> _Brief_
Below are entries; output exactly the lines from the one with "after global routing" to the one with "set_driving_cell -lib_cell sky130_fd_sc_hd__clkbuf_16", both included, and nothing else.

Source data:
· · · ·
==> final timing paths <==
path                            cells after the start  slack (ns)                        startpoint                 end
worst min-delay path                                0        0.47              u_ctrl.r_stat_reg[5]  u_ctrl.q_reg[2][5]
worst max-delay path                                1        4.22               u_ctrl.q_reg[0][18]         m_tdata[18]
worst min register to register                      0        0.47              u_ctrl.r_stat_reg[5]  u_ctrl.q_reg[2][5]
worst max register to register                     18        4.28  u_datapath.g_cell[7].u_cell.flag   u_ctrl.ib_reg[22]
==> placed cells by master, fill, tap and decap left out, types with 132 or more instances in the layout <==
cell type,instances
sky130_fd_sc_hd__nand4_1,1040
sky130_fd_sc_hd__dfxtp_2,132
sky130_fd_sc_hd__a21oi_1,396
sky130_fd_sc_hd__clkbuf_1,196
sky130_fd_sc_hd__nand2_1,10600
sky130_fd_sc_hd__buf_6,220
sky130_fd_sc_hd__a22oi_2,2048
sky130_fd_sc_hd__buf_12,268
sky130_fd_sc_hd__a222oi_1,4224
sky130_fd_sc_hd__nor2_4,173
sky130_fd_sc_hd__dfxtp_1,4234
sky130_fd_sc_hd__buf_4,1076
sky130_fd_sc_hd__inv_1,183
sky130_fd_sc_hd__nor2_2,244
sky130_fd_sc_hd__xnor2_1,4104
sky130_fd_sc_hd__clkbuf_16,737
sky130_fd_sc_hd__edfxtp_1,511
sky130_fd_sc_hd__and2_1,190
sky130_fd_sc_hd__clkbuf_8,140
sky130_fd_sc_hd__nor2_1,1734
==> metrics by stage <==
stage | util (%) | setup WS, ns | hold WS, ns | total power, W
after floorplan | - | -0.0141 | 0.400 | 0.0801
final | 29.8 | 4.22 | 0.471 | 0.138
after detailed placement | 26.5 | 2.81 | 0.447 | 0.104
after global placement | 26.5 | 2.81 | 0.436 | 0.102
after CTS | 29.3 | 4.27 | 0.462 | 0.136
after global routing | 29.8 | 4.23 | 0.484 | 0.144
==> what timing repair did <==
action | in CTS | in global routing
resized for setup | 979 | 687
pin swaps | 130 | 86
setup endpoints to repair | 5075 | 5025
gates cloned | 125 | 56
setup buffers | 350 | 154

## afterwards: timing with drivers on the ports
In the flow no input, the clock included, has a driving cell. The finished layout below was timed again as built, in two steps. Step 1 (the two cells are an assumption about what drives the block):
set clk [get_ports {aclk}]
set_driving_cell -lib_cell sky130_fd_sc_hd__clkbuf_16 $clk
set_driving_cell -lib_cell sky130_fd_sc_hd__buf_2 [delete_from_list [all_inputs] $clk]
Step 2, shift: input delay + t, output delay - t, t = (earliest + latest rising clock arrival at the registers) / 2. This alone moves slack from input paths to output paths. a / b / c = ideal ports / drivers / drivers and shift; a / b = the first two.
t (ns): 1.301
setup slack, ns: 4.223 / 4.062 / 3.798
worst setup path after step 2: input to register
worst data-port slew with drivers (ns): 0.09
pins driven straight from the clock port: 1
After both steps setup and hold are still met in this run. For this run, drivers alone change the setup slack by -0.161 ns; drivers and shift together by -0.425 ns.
Context: an optimization exercise on an open-source flow, tuned for small area, a short achievable clock period and few clock cycles per item. The choices shown serve that exercise and are no tape-out recipe. Only simulation tests tie the RTL to the original design; equivalence was not proved.

[flow/design.v]
module fp_add_sub_param #(
    parameter int EXP_W = 11,
    parameter int MAN_W = 52
) (
    input  logic                   Clock,
    input  logic                   Reset,
    input  logic                   A_store_bit,
    input  logic [EXP_W+MAN_W:0]   A,
    output logic                   A_acknowledgment,
    input  logic                   B_store_bit,
    input  logic [EXP_W+MAN_W:0]   B,
    input  logic                   Op,
    output logic                   B_acknowledgment,
    output logic [EXP_W+MAN_W:0]   SUM,
    output logic [3:0]             Flags,
    output logic                   SUM_store_bit,
    input  logic                   SUM_acknowledgment
);
    localparam int W  = 1 + EXP_W + MAN_W;
    localparam int SW = MAN_W + 4;
    localparam logic [EXP_W:0] EMAX = {1'b0, {EXP_W{1'b1}}};
    localparam logic [W-1:0] QNAN = {1'b0, {EXP_W{1'b1}}, 1'b1, {(MAN_W-1){1'b0}}};
    localparam logic [3:0] S_STORE_A = 4'd0, S_STORE_B = 4'd1, S_UNPACK = 4'd2,
                           S_SPECIAL = 4'd3, S_ALIGN   = 4'd4, S_ADD    = 4'd5,
                           S_NORM    = 4'd6, S_ROUND   = 4'd7, S_PACK   = 4'd8,
                           S_OUTPUT  = 4'd9;
    logic [3:0]       state_q, state_d;
    logic             a_ack_q, a_ack_d, b_ack_q, b_ack_d, vld_q, vld_d;
    logic [W-1:0]     a_q, a_d, b_q, b_d, res_q, res_d;
    logic             op_q, op_d;
    logic [3:0]       flags_q, flags_d;
    logic             sa_q, sa_d, sb_q, sb_d;
    logic [EXP_W-1:0] ea_q, ea_d, eb_q, eb_d;
    logic [MAN_W:0]   ma_q, ma_d, mb_q, mb_d;
    logic             sgn_q, sgn_d, zsgn_q, zsgn_d, sub_q, sub_d;
    logic [EXP_W:0]   exp_q, exp_d;
    logic [SW-1:0]    big_q, big_d, small_q, small_d, norm_q, norm_d;
    logic [SW:0]      acc_q, acc_d;
    logic [MAN_W:0]   man_q, man_d;
    logic             inx_q, inx_d;
    logic [EXP_W-1:0] a_exp, b_exp, e_big, e_small, e_diff;
    logic [MAN_W-1:0] a_frac, b_frac;
    logic             a_nan, b_nan, a_snan, b_snan, a_inf, b_inf;
    logic             a_big, s_big, inc, zsign;
    logic [MAN_W:0]   sig_big, sig_small;
    logic [SW-1:0]    small_ext;
    logic [31:0]      sh, lz, lim, nsh;
    logic [MAN_W+1:0] rnd;
    assign a_exp  = a_q[MAN_W +: EXP_W];
    assign b_exp  = b_q[MAN_W +: EXP_W];
    assign a_frac = a_q[MAN_W-1:0];
    assign b_frac = b_q[MAN_W-1:0];
    assign a_nan  = (a_exp == '1) && (a_frac != '0);
    assign b_nan  = (b_exp == '1) && (b_frac != '0);
    assign a_snan = a_nan && !a_frac[MAN_W-1];
    assign b_snan = b_nan && !b_frac[MAN_W-1];
    assign a_inf  = (a_exp == '1) && (a_frac == '0);
    assign b_inf  = (b_exp == '1) && (b_frac == '0);
    function automatic logic [31:0] clz(input logic [SW-1:0] v);
        clz = 32'(SW);
        for (int unsigned i = 0; i < SW; i++)
            if (v[i]) clz = 32'(SW - 1) - 32'(i);
    endfunction
    always_comb begin
        state_d = state_q;  a_ack_d = a_ack_q;  b_ack_d = b_ack_q;  vld_d = vld_q;
        a_d = a_q;  b_d = b_q;  op_d = op_q;  res_d = res_q;  flags_d = flags_q;
        sa_d = sa_q;  sb_d = sb_q;  ea_d = ea_q;  eb_d = eb_q;  ma_d = ma_q;  mb_d = mb_q;
        sgn_d = sgn_q;  zsgn_d = zsgn_q;  sub_d = sub_q;  exp_d = exp_q;
        big_d = big_q;  small_d = small_q;  acc_d = acc_q;  norm_d = norm_q;
        man_d = man_q;  inx_d = inx_q;
        a_big = 1'b0;  s_big = 1'b0;  e_big = '0;  e_small = '0;  e_diff = '0;
        sig_big = '0;  sig_small = '0;  small_ext = '0;  sh = '0;  lz = '0;
        lim = '0;  nsh = '0;  inc = 1'b0;  rnd = '0;  zsign = 1'b0;
        case (state_q)
            S_STORE_A: begin
                if (!a_ack_q) a_ack_d = 1'b1;
                else if (A_store_bit) begin
                    a_d = A;  a_ack_d = 1'b0;  state_d = S_STORE_B;
                end
            end
            S_STORE_B: begin
                if (!b_ack_q) b_ack_d = 1'b1;
                else if (B_store_bit) begin
                    b_d = B;  op_d = Op;  b_ack_d = 1'b0;  state_d = S_UNPACK;
                end
            end
            S_UNPACK: begin
                sa_d = a_q[W-1];
                sb_d = b_q[W-1] ^ op_q;
                ea_d = (a_exp == '0) ? EXP_W'(1) : a_exp;
                eb_d = (b_exp == '0) ? EXP_W'(1) : b_exp;
                ma_d = {a_exp != '0, a_frac};
                mb_d = {b_exp != '0, b_frac};
                state_d = S_SPECIAL;
            end
            S_SPECIAL: begin
                state_d = S_OUTPUT;
                vld_d   = 1'b1;
                if (a_nan || b_nan) begin
                    res_d = QNAN;  flags_d = {a_snan | b_snan, 3'b000};
                end else if (a_inf && b_inf && (sa_q != sb_q)) begin
                    res_d = QNAN;  flags_d = 4'b1000;
                end else if (a_inf || b_inf) begin
                    res_d = {a_inf ? sa_q : sb_q, {EXP_W{1'b1}}, {MAN_W{1'b0}}};
                    flags_d = 4'b0000;
                end else begin
                    state_d = S_ALIGN;  vld_d = 1'b0;
                end
            end
            S_ALIGN: begin
                a_big     = {ea_q, ma_q} >= {eb_q, mb_q};
                e_big     = a_big ? ea_q : eb_q;
                e_small   = a_big ? eb_q : ea_q;
                sig_big   = a_big ? ma_q : mb_q;
                sig_small = a_big ? mb_q : ma_q;
                s_big     = a_big ? sa_q : sb_q;
                e_diff    = e_big - e_small;
                sh        = 32'(e_diff);
                small_ext = {sig_small, 3'b000};
                if (sh >= 32'(MAN_W + 3))
                    small_d = {{(SW-1){1'b0}}, |sig_small};
                else
                    small_d = (small_ext >> sh) |
                              {{(SW-1){1'b0}}, |(small_ext & ~({SW{1'b1}} << sh))};
                big_d   = {sig_big, 3'b000};
                exp_d   = {1'b0, e_big};
                sgn_d   = s_big;
                sub_d   = sa_q ^ sb_q;
                zsgn_d  = sa_q & sb_q;
                state_d = S_ADD;
            end
            S_ADD: begin
                acc_d   = sub_q ? ({1'b0, big_q} - {1'b0, small_q})
                                : ({1'b0, big_q} + {1'b0, small_q});
                state_d = S_NORM;
            end
            S_NORM: begin
                if (acc_q[SW]) begin
                    norm_d = {acc_q[SW:2], acc_q[1] | acc_q[0]};
                    exp_d  = exp_q + 1'b1;
                end else begin
                    lz     = clz(acc_q[SW-1:0]);
                    lim    = 32'(exp_q) - 32'd1;
                    nsh    = (lz < lim) ? lz : lim;
                    norm_d = acc_q[SW-1:0] << nsh;
                    exp_d  = exp_q - (EXP_W+1)'(nsh);
                end
                state_d = S_ROUND;
            end
            S_ROUND: begin
                inc   = norm_q[2] & (norm_q[1] | norm_q[0] | norm_q[3]);
                rnd   = {1'b0, norm_q[SW-1:3]} + {{(MAN_W+1){1'b0}}, inc};
                inx_d = |norm_q[2:0];
                if (rnd[MAN_W+1]) begin
                    man_d = rnd[MAN_W+1:1];
                    exp_d = exp_q + 1'b1;
                end else begin
                    man_d = rnd[MAN_W:0];
                end
                state_d = S_PACK;
            end
            S_PACK: begin
                zsign = (man_q == '0) ? zsgn_q : sgn_q;
                if (exp_q >= EMAX) begin
                    res_d = {sgn_q, {EXP_W{1'b1}}, {MAN_W{1'b0}}};  flags_d = 4'b0101;
                end else if (!man_q[MAN_W]) begin
                    res_d = {zsign, {EXP_W{1'b0}}, man_q[MAN_W-1:0]};
                    flags_d = {2'b00, inx_q, inx_q};
                end else begin
                    res_d = {sgn_q, exp_q[EXP_W-1:0], man_q[MAN_W-1:0]};
                    flags_d = {3'b000, inx_q};
                end
                vld_d   = 1'b1;
                state_d = S_OUTPUT;
            end
            S_OUTPUT: begin
                if (SUM_acknowledgment) begin
                    vld_d = 1'b0;  state_d = S_STORE_A;
                end
            end
            default: state_d = S_STORE_A;
        endcase
    end
    always_ff @(posedge Clock or negedge Reset) begin
        if (!Reset) begin
            state_q <= S_STORE_A;  a_ack_q <= 1'b0;  b_ack_q <= 1'b0;  vld_q <= 1'b0;
            a_q <= '0;  b_q <= '0;  op_q <= 1'b0;  res_q <= '0;  flags_q <= '0;
            sa_q <= 1'b0;  sb_q <= 1'b0;  ea_q <= '0;  eb_q <= '0;  ma_q <= '0;  mb_q <= '0;
            sgn_q <= 1'b0;  zsgn_q <= 1'b0;  sub_q <= 1'b0;  exp_q <= '0;
            big_q <= '0;  small_q <= '0;  acc_q <= '0;  norm_q <= '0;
            man_q <= '0;  inx_q <= 1'b0;
        end else begin
            state_q <= state_d;  a_ack_q <= a_ack_d;  b_ack_q <= b_ack_d;  vld_q <= vld_d;
            a_q <= a_d;  b_q <= b_d;  op_q <= op_d;  res_q <= res_d;  flags_q <= flags_d;
            sa_q <= sa_d;  sb_q <= sb_d;  ea_q <= ea_d;  eb_q <= eb_d;  ma_q <= ma_d;  mb_q <= mb_d;
            sgn_q <= sgn_d;  zsgn_q <= zsgn_d;  sub_q <= sub_d;  exp_q <= exp_d;
            big_q <= big_d;  small_q <= small_d;  acc_q <= acc_d;  norm_q <= norm_d;
            man_q <= man_d;  inx_q <= inx_d;
        end
    end
    assign A_acknowledgment = a_ack_q;
    assign B_acknowledgment = b_ack_q;
    assign SUM              = res_q;
    assign Flags            = flags_q;
    assign SUM_store_bit    = vld_q;
endmodule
· · · ·
> _Response to the exercise_
after global routing | 29.8 | 4.23 | 0.484 | 0.144
==> what timing repair did <==
action | in CTS | in global routing
resized for setup | 979 | 687
pin swaps | 130 | 86
setup endpoints to repair | 5075 | 5025
gates cloned | 125 | 56
setup buffers | 350 | 154

## afterwards: timing with drivers on the ports
In the flow no input, the clock included, has a driving cell. The finished layout below was timed again as built, in two steps. Step 1 (the two cells are an assumption about what drives the block):
set clk [get_ports {aclk}]
set_driving_cell -lib_cell sky130_fd_sc_hd__clkbuf_16 $clk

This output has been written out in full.